What is a good way to represent finite automaton in Haskell? How would the data type of it look like?
In our college, automata were defined as a 5-tuple
(Q, X, delta, q_0, F)
where Q is the set of automaton's states, X is the alphabet (is this part even necessery), delta is the transition function taking 2-tuple from (Q,X) and returning state/-s (in non-deterministic version) and F is the set of accepting/end states.
Most importantly, I'm not sure what type delta
should have...
There are two basic options:
- An explicit function
delta :: Q -> X -> Q
(or [Q]
as appropriate) as Sven Hager suggests.
- A map
delta :: Map (Q, X) Q
e.g. using Data.Map
, or if your states/alphabet can be indexed by ascending numbers Data.Array
or Data.Vector
.
Note that these two approaches are essentially equivalent, one can convert from the map version to a function version (this is slightly different due to an extra Maybe
from the lookup
call) relatively easily
delta_func q x = Data.Map.lookup (q,x) delta_map
(Or the appropriately curried version of the look-up function for whatever mapping type you are using.)
If you are constructing the automata at compile time (and so know the possible states and can have them encoded as a data type), then using the function version gives you better type safety, as the compiler can verify that you have covered all cases.
If you are constructing the automata at run time (e.g. from user input), then storing delta
as a map (and possibly doing the function conversion as above) and having an appropriate input validation that guarantees correctness so that fromJust
is safe (i.e. there is always an entry in the map for any possible (Q,X)
tuple and so the look-up never fails (never returns Nothing
)).
Non-deterministic automata work well with the map option, because a failed look-up is the same as having no state to go to, i.e. an empty [Q]
list, and so there doesn't need to be any special handling of the Maybe
beyond a call to join . maybeToList
(join
is from Data.Monad
and maybeToList
is from Data.Maybe
).
On a different note, the alphabet is most definitely necessary: it is how the automaton receives input.
Check out the Control.Arrow.Transformer.Automaton module in the "arrows" package. The type looks like this
newtype Automaton a b c = Automaton (a b (c, Automaton a b c))
This is a bit confusing because its an arrow transformer. In the simplest case you can write
type Auto = Automaton (->)
Which uses functions as the underlying arrow. Substituting (->) for "a" in the Automaton definition and using infix notation you can see this is roughly equivalent to:
newtype Auto b c = Automaton (b -> (c, Auto b c))
In other words an automaton is a function that takes an input and returns a result and a new automaton.
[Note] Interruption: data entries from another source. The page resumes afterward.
$ cat src/qmc_mixer_pkg.sv
// Constants, register map and carrier types for the correction and mixer register slice.
package qmc_mixer_pkg;

    // ------------------------------------------------------------------
    // Bus and register map (word index; byte address is four times it)
    // ------------------------------------------------------------------
    localparam int          ADDR_W          = 8;
    localparam int          DATA_W          = 32;
    localparam logic [5:0]  IDX_I_GAIN      = 6'h0C;
    localparam logic [5:0]  IDX_COARSE      = 6'h0D;
    localparam logic [5:0]  IDX_RSVD_A      = 6'h0E;
    localparam logic [5:0]  IDX_DELAY       = 6'h0F;
    localparam logic [5:0]  IDX_PHASE       = 6'h10;
    localparam logic [5:0]  IDX_RSVD_B      = 6'h11;
    localparam logic [5:0]  IDX_OSC_OFS     = 6'h12;
    localparam logic [5:0]  IDX_STEP_LO     = 6'h14;
    localparam logic [5:0]  IDX_STEP_HI     = 6'h15;
    localparam logic [5:0]  IDX_ACTIVE_STAT = 6'h1C;
    localparam logic [5:0]  IDX_GROUP_LOAD  = 6'h1D;
    localparam logic [5:0]  IDX_CORR_EN     = 6'h1E;
    localparam logic [5:0]  IDX_MIX_EN      = 6'h1F;

    // ------------------------------------------------------------------
    // Reset values and field positions
    // ------------------------------------------------------------------
    localparam logic [10:0] RST_GAIN        = 11'h400;
    localparam logic [15:0] RST_RSVD_A      = 16'h0400;
    localparam logic [15:0] RST_RSVD_B      = 16'h0000;
    localparam logic [10:0] RST_DELAY_LOW   = 11'h400;
    localparam int          CMIX_FS8_BIT    = 15;
    localparam int          CMIX_FS4_BIT    = 14;
    localparam int          CMIX_FS2_BIT    = 13;
    localparam int          CMIX_NFS4_BIT   = 12;
    localparam int          DELAY_LSB       = 14;
    localparam int          PHASE_KEEP_MSB  = 13;
    localparam int          CORR_LOAD_BIT   = 0;
    localparam int          MIX_LOAD_BIT    = 1;

    // ------------------------------------------------------------------
    // Arithmetic constants
    // ------------------------------------------------------------------
    localparam logic [2:0]  ROT_FS8         = 3'h1;
    localparam logic [2:0]  ROT_FS4         = 3'h2;
    localparam logic [2:0]  ROT_FS2         = 3'h4;
    localparam logic [2:0]  ROT_NFS4        = 3'h6;
    localparam logic [2:0]  ROT_QUARTER     = 3'h2;
    localparam int          GAIN_FRAC       = 10;
    localparam int          PHASE_FRAC      = 12;
    localparam int          TRIG_FRAC       = 14;
    localparam logic signed [17:0] TRIG_ONE  = 18'sh04000;
    localparam logic signed [17:0] TRIG_ROOT = 18'sh02D41;
    localparam logic signed [35:0] SAT_MAX   = 36'sh000007FFF;
    localparam logic signed [35:0] SAT_MIN   = -36'sh000008000;

    typedef struct packed {
        logic signed [15:0] a;
        logic signed [15:0] b;
    } sample_pair_type;

    typedef struct packed {
        logic [10:0] i_gain;
        logic [10:0] q_gain;
        logic [11:0] phase;
    } correction_set_type;

    typedef struct packed {
        logic [31:0] step;
        logic [15:0] offset;
    } mixer_set_type;

endpackage
<file path="config.mk">
export PLATFORM = sky130hd
export DESIGN_NAME = int_arb
export DESIGN_NICKNAME = d
export VERILOG_FILES = /design/src/int_arb_pkg.sv /design/src/int_arb.sv
export SDC_FILE = /design/constraint.sdc
export NUM_CORES = 1
export LEC_CHECK = 0
export BUFFER_PORTS_ARGS = -buffer_cell sky130_fd_sc_hd__buf_2
export CAP_MARGIN = 20
export CORE_MARGIN = 2
export CORE_UTILIZATION = 30
export CTS_CLUSTER_DIAMETER = 120
export DETAILED_ROUTE_END_ITERATION = 8
export GPL_TIMING_DRIVEN = 0
export PLACE_DENSITY = 0.58
export SLEW_MARGIN = 5
export SYNTH_ARGS = -nofsm -noshare
export SYNTH_HDL_FRONTEND = slang
export SYNTH_SLANG_ARGS = --single-unit
</file>
<file path="constraint.sdc">
create_clock -name mclk -period 2.8 [get_ports mclk]
set_clock_uncertainty 0.1 [all_clocks]
set_input_delay 0.42 -clock mclk [delete_from_list [all_inputs] [get_ports mclk]]
set_output_delay 0.42 -clock mclk [all_outputs]
set_load 0.02 [all_outputs]
</file>
### src/shared/abu_pkg.sv
// Purpose: constants for the address breakpoint unit
// Assumes: 8-bit register port, 16-bit cpu address
// Notes: register offsets are local indices on the plain register port
package abu_pkg;
	localparam int ADDR_W = 3;
	localparam int DATA_W = 8;
	localparam int CPU_AW = 16;
	// register indices
	localparam logic [2:0] REG_STATUS_CONTROL = 3'h0;
	localparam logic [2:0] REG_ADDR_HIGH = 3'h1;
	localparam logic [2:0] REG_ADDR_LOW = 3'h2;
	localparam logic [2:0] REG_WAIT_EXIT = 3'h3;
	localparam logic [2:0] REG_FLAG_CLEAR = 3'h4;
	localparam logic [2:0] REG_IRQ_STATUS = 3'h5;
	localparam logic [2:0] REG_IRQ_MASK = 3'h6;
	// field positions
	localparam int BIT_ENABLE = 7;
	localparam int BIT_ACTIVE = 6;
	localparam int BIT_WAIT_EXIT = 1;
	localparam int BIT_FLAG_CLEAR = 0;
	// interrupt status bits
	localparam int EV_MATCH = 0;
	localparam int EV_SOFT = 1;
	localparam int EV_ENTER = 2;
	localparam int EV_EXIT = 3;
	localparam int EV_N = 4;
	// reset values
	localparam logic [7:0] RST_BYTE = 8'h00;
	localparam logic [15:0] RST_ADDR = 16'h0000;
	// break vectors
	localparam logic [15:0] VEC_USER = 16'hFFFC;
	localparam logic [15:0] VEC_MONITOR = 16'hFEFC;
	typedef enum logic [1:0] {
		ST_RUN = 2'b00,
		ST_PEND = 2'b01,
		ST_BREAK = 2'b10
	} abu_state_e;
endpackage : abu_pkg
You can use this directly by writing a function for each state that takes an argument and returns the result and the next function. For instance, here is a state machine to recognise the regexp "a+b" (that is, a series of at least one 'a' followed by a 'b'). (Note: untested code)
state1, state2 :: Auto Char Bool
state1 c = if c == 'a' then (False, state2) else (False, state1)
state2 c = case c of
'a' -> (False, state2)
'b' -> (True, state1)
otherwise -> (False, state1)
In terms of your original question, Q = {state1, state2}, X = Char, delta is function application, and F is the state transition returning True (rather than having an "accepting state" I've used an output transition with an accepting value).
Alternatively you can use Arrow notation. Automaton is an instance of all the interesting arrow classes, including Loop and Circuit, so you can get access to previous values by using delay. (Note: again, untested code)
recognise :: Auto Char Bool
recognise = proc c -> do
prev <- delay 'x' -< c -- Doesn't matter what 'x' is, as long as its not 'a'.
returnA -< (prev == 'a' && c == 'b')
The "delay" arrow means that "prev" is equal to the previous value of "c" rather than the current value. You can also get access to your previous output by using "rec". For instance, here is an arrow that gives you a decaying total over time. (Actually tested in this case)
-- | Inputs are accumulated, but decay over time. Input is a (time, value) pair.
-- Output is a pair consisting
-- of the previous output decayed, and the current output.
decay :: (ArrowCircuit a) => NominalDiffTime -> a (UTCTime, Double) (Double, Double)
decay tau = proc (t2,v2) -> do
rec
(t1, v1) <- delay (t0, 0) -< (t2, v)
let
dt = fromRational $ toRational $ diffUTCTime t2 t1
v1a = v1 * exp (negate dt / tau1)
v = v1a + v2
returnA -< (v1a, v)
where
t0 = UTCTime (ModifiedJulianDay 0) (secondsToDiffTime 0)
tau1 = fromRational $ toRational tau
Note how the input to "delay" includes "v", a value derived from its output. The "rec" clause enables this, so we can build up a feedback loop.